Introduction to Programming for the Humanities

Objectives


  •  Knowledge


- The fundamental components of a computer and the tools of a software development system;
- The essential constructions of an imperative programming language (Python);
- Fundamental notions of relational databases;
- Some basic concepts involved in the World Wide Web.



  • Application


- Decompose a problem into simpler problems;
- Design an algorithm for solving a simple problem;
- Write a program, making a correct use of the basic constructions of an imperative programming language;
- Test a program in a modern programming environment;
- State a very simple SQL query;
- Access resources available in the network inside a program.



  • Soft-Skills


- Ability to do a programming project, skills in time management.

General characterization

Code

02111012

Credits

10.0

Responsible teacher

Daniel Ribeiro Alves

Hours

Weekly - 3

Total - 280

Teaching language

Portuguese

Prerequisites

N/A

Bibliography

Bonaretti, Serena, "Learn Python with Jupyter", consultado a 12 fevereiro 2025, disponível em https://www.learnpythonwithjupyter.com/.


Brooker, Phillip D., Programming with Python for Social Scientists, Los Angeles, SAGE, 2019.


Costa, Ernesto, Programação em Python - Fundamentos e Resolução de Problemas, Lisboa, FCA, 2015.


Downey, Allen, Think Python: How to Think Like a Computer Scientist, 3.a ed., Boston, O'Reilly Media, 2024.


Guttag, John V., Introduction to Computation and Programming Using Python, Cambridge, MIT Press, 2021. (disponível em http://repo.darmajaya.ac.id/5070/1/Introduction%20to%20Computation%20and%20Programming%20Using%20Python%20by%20John%20V.%20Guttag%20%28z-lib.org%29.pdf)


Kaefer, Frederick; Kaefer, Paul, Introduction to Python Programming for Business and Social Science Applications, Los Angeles, SAGE, 2020.
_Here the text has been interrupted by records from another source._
Background: an optimization exercise with open tools, aiming at small area, a short achievable clock period and few clock cycles. Do not read the settings as production practice.
In this exercise RTL edits were held to simulation tests only and were not proved equivalent to the original.
Power and IR drop assume default switching activity.

File: flow/config.mk
export PLATFORM = sky130hd
export DESIGN_NAME = systolic_tpu
export DESIGN_NICKNAME = systolic_tpu
export VERILOG_FILES = /design/flow/design.v
export SDC_FILE = /design/flow/constraint.sdc
export NUM_CORES = 4
export LEC_CHECK = 0
export ABC_AREA = 1
export CAP_MARGIN = 20
export CORE_MARGIN = 2
export CORE_UTILIZATION = 65
export SETUP_SLACK_MARGIN = 4.0
export SLEW_MARGIN = 20
export TNS_END_PERCENT = 5
File: flow/constraint.sdc
create_clock -name core_clock -period 7.0 [get_ports {clk}]
set_input_delay 1.4000 -clock core_clock [delete_from_list [all_inputs] [get_ports {clk}]]
set_output_delay 1.4000 -clock core_clock [all_outputs]
set_load 0.01 [all_outputs]
File: flow/design.v
package tpu_pkg;
    localparam int ARRAY_DIM = 4;
    localparam int DATA_W = 8;
    localparam int ACC_W  = 32;
    localparam int SUM_W  = 24;
    localparam int NCY    = 6;
    localparam int OPND_WORD_W = ARRAY_DIM * DATA_W;
    localparam int C_WORD_W = ARRAY_DIM * ACC_W;
    localparam int BSEL_W = 12;
    localparam int BSEL_WORD_W = ARRAY_DIM * BSEL_W;
    localparam int INDEX_W = 16;
    localparam int IDX_W = 14;
    localparam int DIM_W = 8;
    localparam logic [1:0] PH_READ  = 2'd0;
    localparam logic [1:0] PH_GAP   = 2'd1;
    localparam logic [1:0] PH_DRAIN = 2'd2;
    localparam logic [1:0] PH_FIN   = 2'd3;
endpackage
Karsdorp, Folgert, "Python Programming for the Humanities by Folgert Karsdorp", consultado a 12 fevereiro 2025, disponível em http://www.karsdorp.io/python-course/.


Karsdorp, Folgert; Kestemont, Mike; Riddell, Allen, Humanities Data Analysis: Case Studies with Python, Princeton, Princeton University Press, 2021. (disponível e https://www.humanitiesdataanalysis.org/index.html)
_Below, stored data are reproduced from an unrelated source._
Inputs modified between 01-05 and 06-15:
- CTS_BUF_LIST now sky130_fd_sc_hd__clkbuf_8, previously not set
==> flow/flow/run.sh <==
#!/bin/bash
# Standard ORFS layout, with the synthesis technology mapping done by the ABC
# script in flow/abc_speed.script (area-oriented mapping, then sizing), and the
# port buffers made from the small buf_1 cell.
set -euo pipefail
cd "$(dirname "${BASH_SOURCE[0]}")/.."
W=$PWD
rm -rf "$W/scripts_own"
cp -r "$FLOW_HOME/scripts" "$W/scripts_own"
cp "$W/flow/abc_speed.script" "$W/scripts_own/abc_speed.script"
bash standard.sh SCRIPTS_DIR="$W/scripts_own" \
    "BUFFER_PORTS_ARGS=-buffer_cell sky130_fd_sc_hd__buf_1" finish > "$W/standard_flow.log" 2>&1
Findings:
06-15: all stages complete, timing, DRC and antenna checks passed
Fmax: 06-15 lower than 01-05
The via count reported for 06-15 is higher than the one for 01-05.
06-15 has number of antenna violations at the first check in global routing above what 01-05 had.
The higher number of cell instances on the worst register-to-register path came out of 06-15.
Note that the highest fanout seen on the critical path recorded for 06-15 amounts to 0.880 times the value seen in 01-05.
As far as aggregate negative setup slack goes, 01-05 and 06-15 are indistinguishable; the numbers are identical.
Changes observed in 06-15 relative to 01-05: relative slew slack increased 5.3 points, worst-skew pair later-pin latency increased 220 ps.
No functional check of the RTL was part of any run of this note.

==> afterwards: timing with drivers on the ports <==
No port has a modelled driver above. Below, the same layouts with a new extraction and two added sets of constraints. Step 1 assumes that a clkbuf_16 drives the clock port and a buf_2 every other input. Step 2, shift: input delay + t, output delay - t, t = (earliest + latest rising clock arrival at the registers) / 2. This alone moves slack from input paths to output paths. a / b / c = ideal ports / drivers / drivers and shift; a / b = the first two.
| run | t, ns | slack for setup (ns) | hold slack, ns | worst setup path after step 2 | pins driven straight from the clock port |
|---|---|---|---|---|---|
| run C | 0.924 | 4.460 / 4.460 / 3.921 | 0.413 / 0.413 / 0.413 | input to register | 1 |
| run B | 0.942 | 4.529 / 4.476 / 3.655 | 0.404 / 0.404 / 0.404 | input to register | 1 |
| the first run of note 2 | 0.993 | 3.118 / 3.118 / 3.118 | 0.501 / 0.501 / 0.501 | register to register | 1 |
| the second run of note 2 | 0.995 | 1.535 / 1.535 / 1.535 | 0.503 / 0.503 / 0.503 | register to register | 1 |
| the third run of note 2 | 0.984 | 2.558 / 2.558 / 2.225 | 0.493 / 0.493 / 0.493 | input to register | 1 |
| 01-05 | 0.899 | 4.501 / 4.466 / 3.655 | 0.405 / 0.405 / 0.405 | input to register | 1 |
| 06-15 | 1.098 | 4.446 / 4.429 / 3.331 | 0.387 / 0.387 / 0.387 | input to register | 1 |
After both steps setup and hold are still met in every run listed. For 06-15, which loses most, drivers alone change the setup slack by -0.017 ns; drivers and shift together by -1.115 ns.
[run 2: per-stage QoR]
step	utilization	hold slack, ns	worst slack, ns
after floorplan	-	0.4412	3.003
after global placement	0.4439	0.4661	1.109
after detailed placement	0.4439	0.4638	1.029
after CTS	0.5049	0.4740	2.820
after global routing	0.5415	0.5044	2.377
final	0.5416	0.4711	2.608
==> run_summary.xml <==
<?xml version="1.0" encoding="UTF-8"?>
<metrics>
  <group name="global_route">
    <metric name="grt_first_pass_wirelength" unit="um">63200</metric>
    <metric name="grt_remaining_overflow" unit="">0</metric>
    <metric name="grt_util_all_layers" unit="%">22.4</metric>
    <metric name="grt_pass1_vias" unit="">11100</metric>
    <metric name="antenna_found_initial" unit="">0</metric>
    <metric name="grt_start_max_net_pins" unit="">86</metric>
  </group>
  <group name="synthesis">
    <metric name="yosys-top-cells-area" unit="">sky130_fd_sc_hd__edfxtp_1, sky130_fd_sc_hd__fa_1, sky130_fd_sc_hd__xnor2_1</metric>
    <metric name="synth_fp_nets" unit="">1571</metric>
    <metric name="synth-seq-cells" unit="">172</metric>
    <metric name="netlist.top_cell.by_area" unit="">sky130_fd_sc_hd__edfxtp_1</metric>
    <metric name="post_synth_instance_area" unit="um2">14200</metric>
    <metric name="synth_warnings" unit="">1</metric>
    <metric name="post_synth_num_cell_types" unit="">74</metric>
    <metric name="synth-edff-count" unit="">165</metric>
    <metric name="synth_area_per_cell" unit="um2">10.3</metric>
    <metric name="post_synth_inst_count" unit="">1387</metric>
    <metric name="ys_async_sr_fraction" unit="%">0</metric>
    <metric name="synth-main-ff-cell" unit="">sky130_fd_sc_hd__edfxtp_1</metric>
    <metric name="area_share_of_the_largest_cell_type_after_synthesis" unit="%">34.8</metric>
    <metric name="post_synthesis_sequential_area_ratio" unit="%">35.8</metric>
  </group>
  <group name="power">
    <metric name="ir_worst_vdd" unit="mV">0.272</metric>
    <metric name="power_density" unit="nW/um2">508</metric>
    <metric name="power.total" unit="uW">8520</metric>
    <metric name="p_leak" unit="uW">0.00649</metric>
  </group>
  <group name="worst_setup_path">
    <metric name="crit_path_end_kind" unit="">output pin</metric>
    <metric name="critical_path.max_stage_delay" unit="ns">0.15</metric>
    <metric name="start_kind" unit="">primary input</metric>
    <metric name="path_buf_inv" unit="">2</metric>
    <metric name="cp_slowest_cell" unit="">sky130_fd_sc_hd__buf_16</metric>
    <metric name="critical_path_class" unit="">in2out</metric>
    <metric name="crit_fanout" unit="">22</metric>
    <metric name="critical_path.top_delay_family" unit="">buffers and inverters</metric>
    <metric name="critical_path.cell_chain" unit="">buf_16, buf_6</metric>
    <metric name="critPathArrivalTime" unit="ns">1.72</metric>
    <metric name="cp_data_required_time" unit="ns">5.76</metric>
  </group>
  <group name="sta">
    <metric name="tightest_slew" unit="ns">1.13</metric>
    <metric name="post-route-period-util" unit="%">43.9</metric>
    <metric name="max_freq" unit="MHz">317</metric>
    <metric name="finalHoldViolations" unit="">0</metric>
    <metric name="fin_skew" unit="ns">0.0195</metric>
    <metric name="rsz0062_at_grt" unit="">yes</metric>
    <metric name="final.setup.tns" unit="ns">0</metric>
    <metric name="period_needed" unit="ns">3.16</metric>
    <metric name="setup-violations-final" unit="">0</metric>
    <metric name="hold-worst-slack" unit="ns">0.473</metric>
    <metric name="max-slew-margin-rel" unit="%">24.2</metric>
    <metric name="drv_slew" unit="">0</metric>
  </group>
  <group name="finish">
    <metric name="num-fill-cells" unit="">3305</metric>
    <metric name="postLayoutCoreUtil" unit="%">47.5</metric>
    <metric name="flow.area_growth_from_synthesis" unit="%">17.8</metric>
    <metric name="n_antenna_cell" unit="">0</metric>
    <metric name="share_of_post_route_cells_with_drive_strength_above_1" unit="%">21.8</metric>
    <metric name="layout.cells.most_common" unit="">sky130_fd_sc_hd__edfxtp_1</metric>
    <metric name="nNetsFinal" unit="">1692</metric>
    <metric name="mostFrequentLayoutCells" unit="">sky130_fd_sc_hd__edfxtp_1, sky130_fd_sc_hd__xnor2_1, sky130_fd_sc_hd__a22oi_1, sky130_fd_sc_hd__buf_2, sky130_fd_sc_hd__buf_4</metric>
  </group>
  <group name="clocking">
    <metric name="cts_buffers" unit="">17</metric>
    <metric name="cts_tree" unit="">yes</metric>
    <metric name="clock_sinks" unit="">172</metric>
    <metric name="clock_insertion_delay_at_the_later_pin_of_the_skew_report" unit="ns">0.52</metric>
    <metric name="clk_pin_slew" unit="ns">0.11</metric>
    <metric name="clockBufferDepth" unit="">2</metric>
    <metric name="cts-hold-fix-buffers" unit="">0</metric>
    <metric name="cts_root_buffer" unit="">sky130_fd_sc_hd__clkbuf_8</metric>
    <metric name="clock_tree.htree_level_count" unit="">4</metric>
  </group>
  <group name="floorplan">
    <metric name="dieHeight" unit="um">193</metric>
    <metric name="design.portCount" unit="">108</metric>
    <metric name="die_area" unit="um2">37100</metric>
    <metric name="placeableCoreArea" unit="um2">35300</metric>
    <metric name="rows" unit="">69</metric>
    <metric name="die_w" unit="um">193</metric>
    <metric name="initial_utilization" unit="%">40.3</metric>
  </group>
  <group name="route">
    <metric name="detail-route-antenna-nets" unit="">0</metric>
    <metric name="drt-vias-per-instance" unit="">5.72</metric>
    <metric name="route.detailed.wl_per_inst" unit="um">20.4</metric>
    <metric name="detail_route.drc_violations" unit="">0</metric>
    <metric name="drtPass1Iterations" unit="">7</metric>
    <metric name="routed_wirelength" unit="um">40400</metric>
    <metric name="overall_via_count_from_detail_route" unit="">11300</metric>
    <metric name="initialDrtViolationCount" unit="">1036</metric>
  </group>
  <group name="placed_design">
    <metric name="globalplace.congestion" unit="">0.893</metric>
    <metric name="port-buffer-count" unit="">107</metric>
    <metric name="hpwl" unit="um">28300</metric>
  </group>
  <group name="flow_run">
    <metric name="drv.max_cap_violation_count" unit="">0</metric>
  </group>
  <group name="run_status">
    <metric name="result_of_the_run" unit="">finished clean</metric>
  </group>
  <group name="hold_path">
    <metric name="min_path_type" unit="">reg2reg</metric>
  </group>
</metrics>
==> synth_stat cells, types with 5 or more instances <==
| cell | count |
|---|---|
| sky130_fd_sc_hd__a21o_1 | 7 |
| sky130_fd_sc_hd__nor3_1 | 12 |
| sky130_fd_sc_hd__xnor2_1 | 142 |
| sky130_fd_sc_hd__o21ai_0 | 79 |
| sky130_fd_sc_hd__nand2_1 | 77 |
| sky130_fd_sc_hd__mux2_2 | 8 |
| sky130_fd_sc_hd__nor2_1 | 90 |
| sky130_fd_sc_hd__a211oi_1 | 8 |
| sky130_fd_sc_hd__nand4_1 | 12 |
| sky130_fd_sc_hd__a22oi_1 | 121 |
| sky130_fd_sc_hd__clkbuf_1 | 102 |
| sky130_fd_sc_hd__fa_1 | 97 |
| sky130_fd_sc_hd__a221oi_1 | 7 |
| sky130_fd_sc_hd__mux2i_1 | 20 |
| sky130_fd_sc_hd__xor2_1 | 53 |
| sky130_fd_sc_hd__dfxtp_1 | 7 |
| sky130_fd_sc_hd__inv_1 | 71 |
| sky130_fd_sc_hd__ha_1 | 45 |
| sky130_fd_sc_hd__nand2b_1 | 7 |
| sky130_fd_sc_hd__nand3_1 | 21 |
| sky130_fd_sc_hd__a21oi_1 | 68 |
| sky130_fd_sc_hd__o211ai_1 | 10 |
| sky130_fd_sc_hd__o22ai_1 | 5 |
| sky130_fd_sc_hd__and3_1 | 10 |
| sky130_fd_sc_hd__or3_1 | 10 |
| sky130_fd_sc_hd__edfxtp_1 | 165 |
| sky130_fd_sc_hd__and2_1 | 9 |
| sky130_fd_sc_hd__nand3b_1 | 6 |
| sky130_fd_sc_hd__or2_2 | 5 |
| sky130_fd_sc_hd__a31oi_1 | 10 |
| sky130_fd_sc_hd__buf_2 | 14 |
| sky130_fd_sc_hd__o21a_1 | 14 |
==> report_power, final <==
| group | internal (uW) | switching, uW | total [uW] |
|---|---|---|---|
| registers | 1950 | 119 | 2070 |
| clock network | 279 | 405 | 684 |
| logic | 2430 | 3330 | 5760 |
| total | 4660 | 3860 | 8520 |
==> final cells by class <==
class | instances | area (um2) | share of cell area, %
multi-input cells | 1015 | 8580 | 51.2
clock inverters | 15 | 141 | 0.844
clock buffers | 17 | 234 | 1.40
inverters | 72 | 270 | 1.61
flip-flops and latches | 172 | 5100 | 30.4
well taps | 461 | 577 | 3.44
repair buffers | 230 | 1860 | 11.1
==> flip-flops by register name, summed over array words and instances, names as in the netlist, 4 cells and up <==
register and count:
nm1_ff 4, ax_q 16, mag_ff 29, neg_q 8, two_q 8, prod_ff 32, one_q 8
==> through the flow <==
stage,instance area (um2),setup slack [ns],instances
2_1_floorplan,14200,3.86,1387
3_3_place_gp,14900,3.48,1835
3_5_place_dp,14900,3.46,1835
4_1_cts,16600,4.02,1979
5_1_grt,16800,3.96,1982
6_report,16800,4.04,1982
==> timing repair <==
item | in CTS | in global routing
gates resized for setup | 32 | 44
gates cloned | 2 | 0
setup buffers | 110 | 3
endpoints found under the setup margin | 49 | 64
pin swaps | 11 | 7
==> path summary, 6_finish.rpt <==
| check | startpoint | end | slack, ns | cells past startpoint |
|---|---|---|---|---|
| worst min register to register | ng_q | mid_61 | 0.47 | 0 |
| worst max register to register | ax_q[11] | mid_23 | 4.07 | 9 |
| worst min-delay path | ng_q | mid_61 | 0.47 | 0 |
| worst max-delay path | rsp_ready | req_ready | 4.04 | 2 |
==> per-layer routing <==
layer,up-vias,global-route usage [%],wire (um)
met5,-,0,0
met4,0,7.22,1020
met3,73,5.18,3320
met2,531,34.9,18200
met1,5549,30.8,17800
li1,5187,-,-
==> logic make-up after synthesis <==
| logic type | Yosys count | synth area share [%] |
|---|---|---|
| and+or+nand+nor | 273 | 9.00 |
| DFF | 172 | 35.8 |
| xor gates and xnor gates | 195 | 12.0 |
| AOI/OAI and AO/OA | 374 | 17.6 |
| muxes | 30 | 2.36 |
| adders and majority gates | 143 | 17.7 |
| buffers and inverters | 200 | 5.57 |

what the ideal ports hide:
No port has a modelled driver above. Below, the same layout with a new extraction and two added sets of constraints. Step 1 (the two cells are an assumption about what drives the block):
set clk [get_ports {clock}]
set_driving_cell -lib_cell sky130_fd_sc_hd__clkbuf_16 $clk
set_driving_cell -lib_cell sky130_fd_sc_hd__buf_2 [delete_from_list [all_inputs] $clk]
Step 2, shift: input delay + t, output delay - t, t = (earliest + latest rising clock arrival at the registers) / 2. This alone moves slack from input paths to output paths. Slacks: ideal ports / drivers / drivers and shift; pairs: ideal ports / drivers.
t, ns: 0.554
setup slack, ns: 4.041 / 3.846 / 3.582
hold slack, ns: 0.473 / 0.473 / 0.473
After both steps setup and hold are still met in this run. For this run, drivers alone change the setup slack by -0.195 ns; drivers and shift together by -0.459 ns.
Kernighan, Brian W., Understanding the Digital World: What You Need to Know about Computers, the Internet, Privacy, and Security, 2.a ed., Princeton, Princeton University Press, 2021.


Montfort, Nick, Exploratory Programming for the Arts and Humanities, Cambridge, MIT Press, 2021. (disponível em https://archive.org/details/montfort-exploratory-programming-2e/9780262363105/)

Teaching method

Classes will be theoretical and practical. Theoretical classes are focused on problem solving. It begins with the statement of a very concrete problem, which motivates the presentation of a topic in computer systems, a data type or a programming language construction, and ends with the complete source code of a program that solves it. In these, students, based on the concepts presented, design programs that solve simple problems related to the Humanities area. An essential characteristic of this subject is the teaching methodology, which despite covering introductory subjects, is specially adapted to students with the level of maturity expected in a second cycle. In practical classes, students complete the design, implement and test these programs.

Evaluation method

The assessment will be continuous, through:


1) An individual programming assignment, corresponding to 25% of the final grade, to be completed in class on March 7, 2025.


2) Two collaborative programming assignments, in groups of two students, corresponding to 50% of the final grade (25% each assignment), to be carried out in class on April 4th and May 9th, 2025.


3) A final exam, corresponding to 25% of the final grade, to be taken in class on May 30, 2025.

Subject matter

1. Introduction:


  1.1. Advantages and limits of programming in the humanities.


  1.2. The Internet and the WWW


2. Problems, algorithms, programs and computers:


  2.1. Objectives and components of a computer system.


  2.2. Levels of abstraction in solving a problem.


  2.3. Program execution. The interpreter.


3. Introduction to Python:


  3.1. Constants, variables and expressions.


  3.2. Numbers and strings.


  3.4. Predefined functions.


  3.5. Assignment and sequence of instructions.


4. Operations and functions with Python:


  4.1. Relational and logical operators. IF statement. FOR cycles. WHILE cycles.


  4.2. Vectors. Matrices. Dictionaries. Life cycle of a program. Ways to test code and errors.


  4.3. Functions. HTTP calls. Files with source code. Introduction to objects.


  4.4. Structures. Description of objects in JSON. Data visualization libraries.


5. Introduction to Data Management:


  5.1. Relational model, relationships, data modeling


  5.2. CRUD operations in SQL.


6. Exemplification of other programming languages ​​and use cases.